(Stored items)
-=-=-=-=-
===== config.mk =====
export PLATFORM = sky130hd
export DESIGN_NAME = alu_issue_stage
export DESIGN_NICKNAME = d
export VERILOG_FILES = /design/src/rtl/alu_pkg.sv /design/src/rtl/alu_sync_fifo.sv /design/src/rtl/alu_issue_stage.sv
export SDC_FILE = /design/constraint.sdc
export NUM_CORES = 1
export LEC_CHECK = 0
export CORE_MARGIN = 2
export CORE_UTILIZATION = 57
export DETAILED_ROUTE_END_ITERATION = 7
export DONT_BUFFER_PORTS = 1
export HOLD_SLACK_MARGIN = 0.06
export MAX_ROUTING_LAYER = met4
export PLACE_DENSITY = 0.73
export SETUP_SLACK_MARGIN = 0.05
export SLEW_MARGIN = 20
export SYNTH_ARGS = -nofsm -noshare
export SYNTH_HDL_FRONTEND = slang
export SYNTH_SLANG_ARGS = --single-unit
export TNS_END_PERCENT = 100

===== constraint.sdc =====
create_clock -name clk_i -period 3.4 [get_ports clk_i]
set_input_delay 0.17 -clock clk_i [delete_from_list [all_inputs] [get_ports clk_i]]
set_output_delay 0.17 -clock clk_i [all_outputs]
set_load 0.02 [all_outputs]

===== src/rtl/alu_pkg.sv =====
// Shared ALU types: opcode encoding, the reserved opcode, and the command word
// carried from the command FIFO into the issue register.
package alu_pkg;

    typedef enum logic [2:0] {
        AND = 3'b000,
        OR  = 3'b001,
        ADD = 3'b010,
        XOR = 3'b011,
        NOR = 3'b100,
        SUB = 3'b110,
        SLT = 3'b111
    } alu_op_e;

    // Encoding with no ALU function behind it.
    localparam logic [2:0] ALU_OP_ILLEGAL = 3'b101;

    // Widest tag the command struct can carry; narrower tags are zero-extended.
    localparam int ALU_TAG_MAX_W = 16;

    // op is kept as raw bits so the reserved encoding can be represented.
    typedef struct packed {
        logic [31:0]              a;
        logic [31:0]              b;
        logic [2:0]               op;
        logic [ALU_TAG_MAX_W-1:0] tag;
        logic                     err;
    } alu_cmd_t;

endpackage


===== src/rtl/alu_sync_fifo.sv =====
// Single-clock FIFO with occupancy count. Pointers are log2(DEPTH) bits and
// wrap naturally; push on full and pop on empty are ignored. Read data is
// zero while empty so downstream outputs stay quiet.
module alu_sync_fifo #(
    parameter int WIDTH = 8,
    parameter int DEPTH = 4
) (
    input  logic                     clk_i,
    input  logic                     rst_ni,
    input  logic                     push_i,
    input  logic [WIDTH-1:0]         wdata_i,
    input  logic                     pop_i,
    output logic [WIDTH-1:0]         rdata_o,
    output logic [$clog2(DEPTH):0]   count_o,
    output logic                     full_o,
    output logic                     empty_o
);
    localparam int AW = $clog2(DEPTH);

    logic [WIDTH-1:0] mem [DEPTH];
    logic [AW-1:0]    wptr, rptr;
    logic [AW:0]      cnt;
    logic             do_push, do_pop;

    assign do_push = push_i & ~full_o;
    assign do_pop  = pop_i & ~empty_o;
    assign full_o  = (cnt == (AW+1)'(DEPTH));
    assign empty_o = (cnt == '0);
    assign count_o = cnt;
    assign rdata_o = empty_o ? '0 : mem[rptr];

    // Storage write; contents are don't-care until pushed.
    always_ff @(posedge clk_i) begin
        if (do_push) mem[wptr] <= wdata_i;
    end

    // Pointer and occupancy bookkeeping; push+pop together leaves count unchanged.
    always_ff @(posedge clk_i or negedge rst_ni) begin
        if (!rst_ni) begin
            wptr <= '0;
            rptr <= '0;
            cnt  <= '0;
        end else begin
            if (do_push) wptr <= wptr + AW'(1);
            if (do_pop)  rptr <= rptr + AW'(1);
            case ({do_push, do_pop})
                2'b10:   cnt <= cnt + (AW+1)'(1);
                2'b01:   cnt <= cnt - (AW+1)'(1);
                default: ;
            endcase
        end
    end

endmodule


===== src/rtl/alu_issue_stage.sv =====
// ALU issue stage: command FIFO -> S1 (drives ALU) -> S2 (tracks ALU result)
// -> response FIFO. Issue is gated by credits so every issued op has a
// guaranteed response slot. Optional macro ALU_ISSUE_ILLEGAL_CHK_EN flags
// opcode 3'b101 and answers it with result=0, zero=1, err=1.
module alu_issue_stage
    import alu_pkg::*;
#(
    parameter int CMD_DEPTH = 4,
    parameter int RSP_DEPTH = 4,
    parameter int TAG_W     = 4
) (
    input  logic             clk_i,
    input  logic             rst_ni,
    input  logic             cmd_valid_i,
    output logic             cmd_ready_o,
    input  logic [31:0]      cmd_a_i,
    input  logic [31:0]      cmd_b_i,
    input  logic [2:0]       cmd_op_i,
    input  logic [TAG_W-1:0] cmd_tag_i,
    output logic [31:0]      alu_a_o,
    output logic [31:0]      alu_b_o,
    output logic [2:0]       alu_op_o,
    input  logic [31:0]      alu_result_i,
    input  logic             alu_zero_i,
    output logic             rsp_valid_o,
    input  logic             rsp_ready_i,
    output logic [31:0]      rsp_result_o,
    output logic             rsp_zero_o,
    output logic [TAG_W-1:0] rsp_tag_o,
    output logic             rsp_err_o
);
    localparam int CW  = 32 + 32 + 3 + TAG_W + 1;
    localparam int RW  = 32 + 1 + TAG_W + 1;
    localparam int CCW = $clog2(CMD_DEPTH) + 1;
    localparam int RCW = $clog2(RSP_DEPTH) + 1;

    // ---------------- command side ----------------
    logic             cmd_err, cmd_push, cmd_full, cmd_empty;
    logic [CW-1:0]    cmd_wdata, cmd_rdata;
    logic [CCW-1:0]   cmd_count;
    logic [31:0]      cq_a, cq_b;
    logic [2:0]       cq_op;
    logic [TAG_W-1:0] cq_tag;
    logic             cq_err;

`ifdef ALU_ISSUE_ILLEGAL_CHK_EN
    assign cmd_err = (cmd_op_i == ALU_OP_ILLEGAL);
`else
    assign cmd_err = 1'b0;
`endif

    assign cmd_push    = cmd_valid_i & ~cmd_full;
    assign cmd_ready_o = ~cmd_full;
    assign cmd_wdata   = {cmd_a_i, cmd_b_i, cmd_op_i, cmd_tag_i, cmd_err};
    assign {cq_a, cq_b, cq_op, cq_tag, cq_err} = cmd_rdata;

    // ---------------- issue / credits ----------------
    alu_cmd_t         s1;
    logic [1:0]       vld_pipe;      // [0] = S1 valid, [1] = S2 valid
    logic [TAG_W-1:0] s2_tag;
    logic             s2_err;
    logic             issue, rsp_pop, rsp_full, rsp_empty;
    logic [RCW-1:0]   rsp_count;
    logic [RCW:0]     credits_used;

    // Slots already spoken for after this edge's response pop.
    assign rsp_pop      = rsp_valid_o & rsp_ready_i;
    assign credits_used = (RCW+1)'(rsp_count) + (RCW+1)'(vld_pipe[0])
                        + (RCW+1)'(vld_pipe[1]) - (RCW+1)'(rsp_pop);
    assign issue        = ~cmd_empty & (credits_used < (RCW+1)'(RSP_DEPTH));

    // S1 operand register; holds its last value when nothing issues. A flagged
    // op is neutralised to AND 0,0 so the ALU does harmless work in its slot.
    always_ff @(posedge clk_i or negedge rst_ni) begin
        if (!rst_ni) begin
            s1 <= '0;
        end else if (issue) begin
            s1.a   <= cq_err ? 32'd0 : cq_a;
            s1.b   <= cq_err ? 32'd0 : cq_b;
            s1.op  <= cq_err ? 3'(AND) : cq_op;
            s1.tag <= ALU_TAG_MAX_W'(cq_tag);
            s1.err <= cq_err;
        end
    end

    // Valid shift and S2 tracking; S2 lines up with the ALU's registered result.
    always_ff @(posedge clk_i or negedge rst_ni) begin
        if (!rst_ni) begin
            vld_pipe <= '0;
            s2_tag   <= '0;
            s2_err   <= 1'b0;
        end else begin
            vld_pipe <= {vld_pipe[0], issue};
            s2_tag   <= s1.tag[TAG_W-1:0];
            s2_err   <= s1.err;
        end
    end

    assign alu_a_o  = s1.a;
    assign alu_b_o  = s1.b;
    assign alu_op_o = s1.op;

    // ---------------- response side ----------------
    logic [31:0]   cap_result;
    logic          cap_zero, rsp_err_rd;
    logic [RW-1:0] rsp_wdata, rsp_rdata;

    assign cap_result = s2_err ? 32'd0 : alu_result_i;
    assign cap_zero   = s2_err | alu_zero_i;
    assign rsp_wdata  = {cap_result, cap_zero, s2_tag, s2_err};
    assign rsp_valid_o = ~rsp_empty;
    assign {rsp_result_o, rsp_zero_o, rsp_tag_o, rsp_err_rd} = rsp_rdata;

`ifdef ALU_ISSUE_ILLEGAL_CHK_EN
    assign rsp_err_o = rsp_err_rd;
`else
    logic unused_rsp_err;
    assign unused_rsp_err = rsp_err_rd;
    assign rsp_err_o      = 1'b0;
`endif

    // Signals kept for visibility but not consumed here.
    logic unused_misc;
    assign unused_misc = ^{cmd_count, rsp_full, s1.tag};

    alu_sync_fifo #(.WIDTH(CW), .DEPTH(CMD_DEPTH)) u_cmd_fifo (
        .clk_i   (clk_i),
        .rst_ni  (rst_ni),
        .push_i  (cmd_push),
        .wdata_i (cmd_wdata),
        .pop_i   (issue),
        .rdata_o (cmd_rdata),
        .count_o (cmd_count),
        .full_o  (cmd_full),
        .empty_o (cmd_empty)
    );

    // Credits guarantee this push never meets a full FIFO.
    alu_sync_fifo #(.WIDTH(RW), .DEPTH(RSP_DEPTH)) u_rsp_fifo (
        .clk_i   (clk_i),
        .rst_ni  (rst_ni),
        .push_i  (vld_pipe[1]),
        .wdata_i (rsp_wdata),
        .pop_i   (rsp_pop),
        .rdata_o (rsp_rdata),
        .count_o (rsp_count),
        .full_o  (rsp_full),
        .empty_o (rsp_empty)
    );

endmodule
-=-=-=-=-
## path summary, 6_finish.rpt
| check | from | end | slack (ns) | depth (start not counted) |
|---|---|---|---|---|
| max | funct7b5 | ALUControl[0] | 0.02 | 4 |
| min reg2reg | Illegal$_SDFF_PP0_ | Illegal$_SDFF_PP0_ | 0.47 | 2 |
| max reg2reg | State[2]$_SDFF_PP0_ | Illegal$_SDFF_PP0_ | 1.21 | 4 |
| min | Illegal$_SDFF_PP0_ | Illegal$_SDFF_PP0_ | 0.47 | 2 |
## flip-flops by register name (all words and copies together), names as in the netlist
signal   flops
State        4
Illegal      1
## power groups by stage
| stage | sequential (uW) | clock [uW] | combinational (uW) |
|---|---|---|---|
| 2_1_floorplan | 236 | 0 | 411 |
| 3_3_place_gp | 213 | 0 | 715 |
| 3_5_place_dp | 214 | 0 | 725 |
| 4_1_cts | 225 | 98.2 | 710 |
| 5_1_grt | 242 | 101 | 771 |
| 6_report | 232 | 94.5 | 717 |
-=-=-=-=-
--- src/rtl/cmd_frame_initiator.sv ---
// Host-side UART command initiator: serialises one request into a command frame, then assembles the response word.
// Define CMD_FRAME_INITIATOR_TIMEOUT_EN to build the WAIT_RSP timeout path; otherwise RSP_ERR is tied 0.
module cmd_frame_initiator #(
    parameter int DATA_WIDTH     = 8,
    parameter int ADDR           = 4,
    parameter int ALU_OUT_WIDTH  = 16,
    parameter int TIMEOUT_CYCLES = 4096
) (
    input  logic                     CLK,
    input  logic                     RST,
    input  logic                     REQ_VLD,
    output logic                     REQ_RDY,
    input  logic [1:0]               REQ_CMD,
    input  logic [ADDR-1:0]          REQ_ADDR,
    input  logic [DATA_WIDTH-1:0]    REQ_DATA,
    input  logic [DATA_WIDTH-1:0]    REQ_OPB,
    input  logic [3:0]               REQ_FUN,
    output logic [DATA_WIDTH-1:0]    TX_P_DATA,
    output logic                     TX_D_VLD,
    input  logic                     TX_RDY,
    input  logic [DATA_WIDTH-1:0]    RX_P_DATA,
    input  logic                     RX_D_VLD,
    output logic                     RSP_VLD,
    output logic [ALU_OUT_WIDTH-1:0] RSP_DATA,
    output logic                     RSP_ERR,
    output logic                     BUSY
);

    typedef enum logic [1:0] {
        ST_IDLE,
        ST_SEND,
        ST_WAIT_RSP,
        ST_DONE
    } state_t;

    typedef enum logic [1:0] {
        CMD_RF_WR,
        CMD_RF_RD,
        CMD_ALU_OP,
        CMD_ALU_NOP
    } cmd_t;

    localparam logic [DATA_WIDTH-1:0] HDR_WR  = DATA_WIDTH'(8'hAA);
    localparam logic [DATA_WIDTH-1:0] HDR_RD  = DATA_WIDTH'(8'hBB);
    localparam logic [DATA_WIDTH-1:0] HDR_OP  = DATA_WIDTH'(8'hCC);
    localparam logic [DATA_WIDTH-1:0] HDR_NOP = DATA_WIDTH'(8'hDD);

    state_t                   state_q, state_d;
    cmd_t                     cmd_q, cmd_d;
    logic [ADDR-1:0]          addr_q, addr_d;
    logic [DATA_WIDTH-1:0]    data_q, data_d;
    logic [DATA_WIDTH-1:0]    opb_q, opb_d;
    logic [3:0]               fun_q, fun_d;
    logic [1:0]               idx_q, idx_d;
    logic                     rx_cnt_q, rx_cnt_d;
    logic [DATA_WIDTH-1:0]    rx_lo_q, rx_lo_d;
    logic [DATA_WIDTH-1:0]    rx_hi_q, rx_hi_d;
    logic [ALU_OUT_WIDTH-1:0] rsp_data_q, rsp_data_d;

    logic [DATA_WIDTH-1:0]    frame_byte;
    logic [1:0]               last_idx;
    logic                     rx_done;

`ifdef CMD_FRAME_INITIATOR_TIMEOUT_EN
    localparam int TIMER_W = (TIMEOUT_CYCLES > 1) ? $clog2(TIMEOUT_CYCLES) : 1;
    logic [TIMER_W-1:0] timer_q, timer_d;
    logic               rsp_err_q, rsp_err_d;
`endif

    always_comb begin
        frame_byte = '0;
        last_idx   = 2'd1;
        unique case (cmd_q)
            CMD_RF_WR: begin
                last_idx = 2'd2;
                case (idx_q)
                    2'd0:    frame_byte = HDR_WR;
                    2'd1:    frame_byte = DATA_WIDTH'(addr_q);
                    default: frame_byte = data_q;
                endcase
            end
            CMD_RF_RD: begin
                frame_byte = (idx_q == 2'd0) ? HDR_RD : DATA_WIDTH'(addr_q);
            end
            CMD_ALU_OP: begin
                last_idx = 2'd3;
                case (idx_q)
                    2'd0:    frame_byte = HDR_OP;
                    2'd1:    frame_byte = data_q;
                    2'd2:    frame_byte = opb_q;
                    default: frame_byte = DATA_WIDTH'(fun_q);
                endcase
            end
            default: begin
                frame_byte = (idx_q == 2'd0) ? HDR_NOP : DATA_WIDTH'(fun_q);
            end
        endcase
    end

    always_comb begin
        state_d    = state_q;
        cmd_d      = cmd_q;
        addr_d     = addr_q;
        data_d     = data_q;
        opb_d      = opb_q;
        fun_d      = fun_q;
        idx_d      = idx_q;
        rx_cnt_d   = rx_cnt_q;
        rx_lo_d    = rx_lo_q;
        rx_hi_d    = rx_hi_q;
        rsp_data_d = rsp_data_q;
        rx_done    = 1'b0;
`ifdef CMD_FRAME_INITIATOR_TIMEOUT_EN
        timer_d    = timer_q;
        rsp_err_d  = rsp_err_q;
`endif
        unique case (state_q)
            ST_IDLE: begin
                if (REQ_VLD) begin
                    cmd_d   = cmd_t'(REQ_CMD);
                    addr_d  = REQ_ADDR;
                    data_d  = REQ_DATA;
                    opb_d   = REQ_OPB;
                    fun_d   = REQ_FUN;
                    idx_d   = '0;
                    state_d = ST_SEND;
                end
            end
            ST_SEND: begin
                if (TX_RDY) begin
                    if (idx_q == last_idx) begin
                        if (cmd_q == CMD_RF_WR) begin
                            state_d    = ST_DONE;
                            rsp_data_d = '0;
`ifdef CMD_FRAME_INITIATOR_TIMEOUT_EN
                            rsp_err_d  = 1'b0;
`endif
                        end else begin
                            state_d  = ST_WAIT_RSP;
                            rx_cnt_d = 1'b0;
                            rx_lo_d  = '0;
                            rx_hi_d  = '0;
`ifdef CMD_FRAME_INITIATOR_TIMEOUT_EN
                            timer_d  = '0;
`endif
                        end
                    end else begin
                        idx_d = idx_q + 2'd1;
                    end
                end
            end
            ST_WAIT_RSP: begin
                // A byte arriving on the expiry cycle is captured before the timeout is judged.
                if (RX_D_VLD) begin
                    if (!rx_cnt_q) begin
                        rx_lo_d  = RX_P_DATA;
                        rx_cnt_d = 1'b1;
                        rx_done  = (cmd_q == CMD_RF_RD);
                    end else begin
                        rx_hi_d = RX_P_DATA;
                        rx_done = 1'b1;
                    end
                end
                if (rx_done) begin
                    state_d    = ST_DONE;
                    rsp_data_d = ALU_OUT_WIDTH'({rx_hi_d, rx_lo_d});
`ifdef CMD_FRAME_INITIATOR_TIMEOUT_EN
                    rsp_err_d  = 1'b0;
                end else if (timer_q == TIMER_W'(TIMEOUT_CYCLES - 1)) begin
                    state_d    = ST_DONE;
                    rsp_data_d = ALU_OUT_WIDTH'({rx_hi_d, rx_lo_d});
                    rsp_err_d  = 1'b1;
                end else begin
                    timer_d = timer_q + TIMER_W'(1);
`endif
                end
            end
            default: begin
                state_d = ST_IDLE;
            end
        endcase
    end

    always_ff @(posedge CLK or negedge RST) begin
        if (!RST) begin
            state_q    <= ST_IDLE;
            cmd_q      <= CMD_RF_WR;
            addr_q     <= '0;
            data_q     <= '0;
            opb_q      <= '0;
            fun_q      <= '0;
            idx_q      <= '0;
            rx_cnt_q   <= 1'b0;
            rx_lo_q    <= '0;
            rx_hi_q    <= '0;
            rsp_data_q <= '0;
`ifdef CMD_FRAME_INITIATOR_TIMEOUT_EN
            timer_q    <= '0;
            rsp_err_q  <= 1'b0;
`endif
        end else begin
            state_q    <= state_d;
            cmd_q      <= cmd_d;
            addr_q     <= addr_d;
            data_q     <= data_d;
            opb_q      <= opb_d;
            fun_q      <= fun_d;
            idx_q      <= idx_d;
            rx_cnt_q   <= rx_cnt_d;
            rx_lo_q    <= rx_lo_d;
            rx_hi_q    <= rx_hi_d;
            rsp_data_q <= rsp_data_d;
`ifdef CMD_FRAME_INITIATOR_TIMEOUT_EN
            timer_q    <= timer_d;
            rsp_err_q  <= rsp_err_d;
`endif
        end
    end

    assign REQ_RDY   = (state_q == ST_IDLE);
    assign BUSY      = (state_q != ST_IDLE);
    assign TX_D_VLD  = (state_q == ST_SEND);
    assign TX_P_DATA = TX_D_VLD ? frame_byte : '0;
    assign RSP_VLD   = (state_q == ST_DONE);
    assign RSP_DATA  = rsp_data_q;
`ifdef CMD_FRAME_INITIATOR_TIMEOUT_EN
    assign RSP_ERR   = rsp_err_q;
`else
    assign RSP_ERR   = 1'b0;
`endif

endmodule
-=-=-=-=-
YOUR GOAL: Taking the lines above, repeat exactly those from the line that contains "## path summary, 6_finish.rpt" through the line that contains "min reg2reg |", and both of those lines as well. Include nothing else.

EXERCISE OUTPUT:
## path summary, 6_finish.rpt
| check | from | end | slack (ns) | depth (start not counted) |
|---|---|---|---|---|
| max | funct7b5 | ALUControl[0] | 0.02 | 4 |
| min reg2reg | Illegal$_SDFF_PP0_ | Illegal$_SDFF_PP0_ | 0.47 | 2 |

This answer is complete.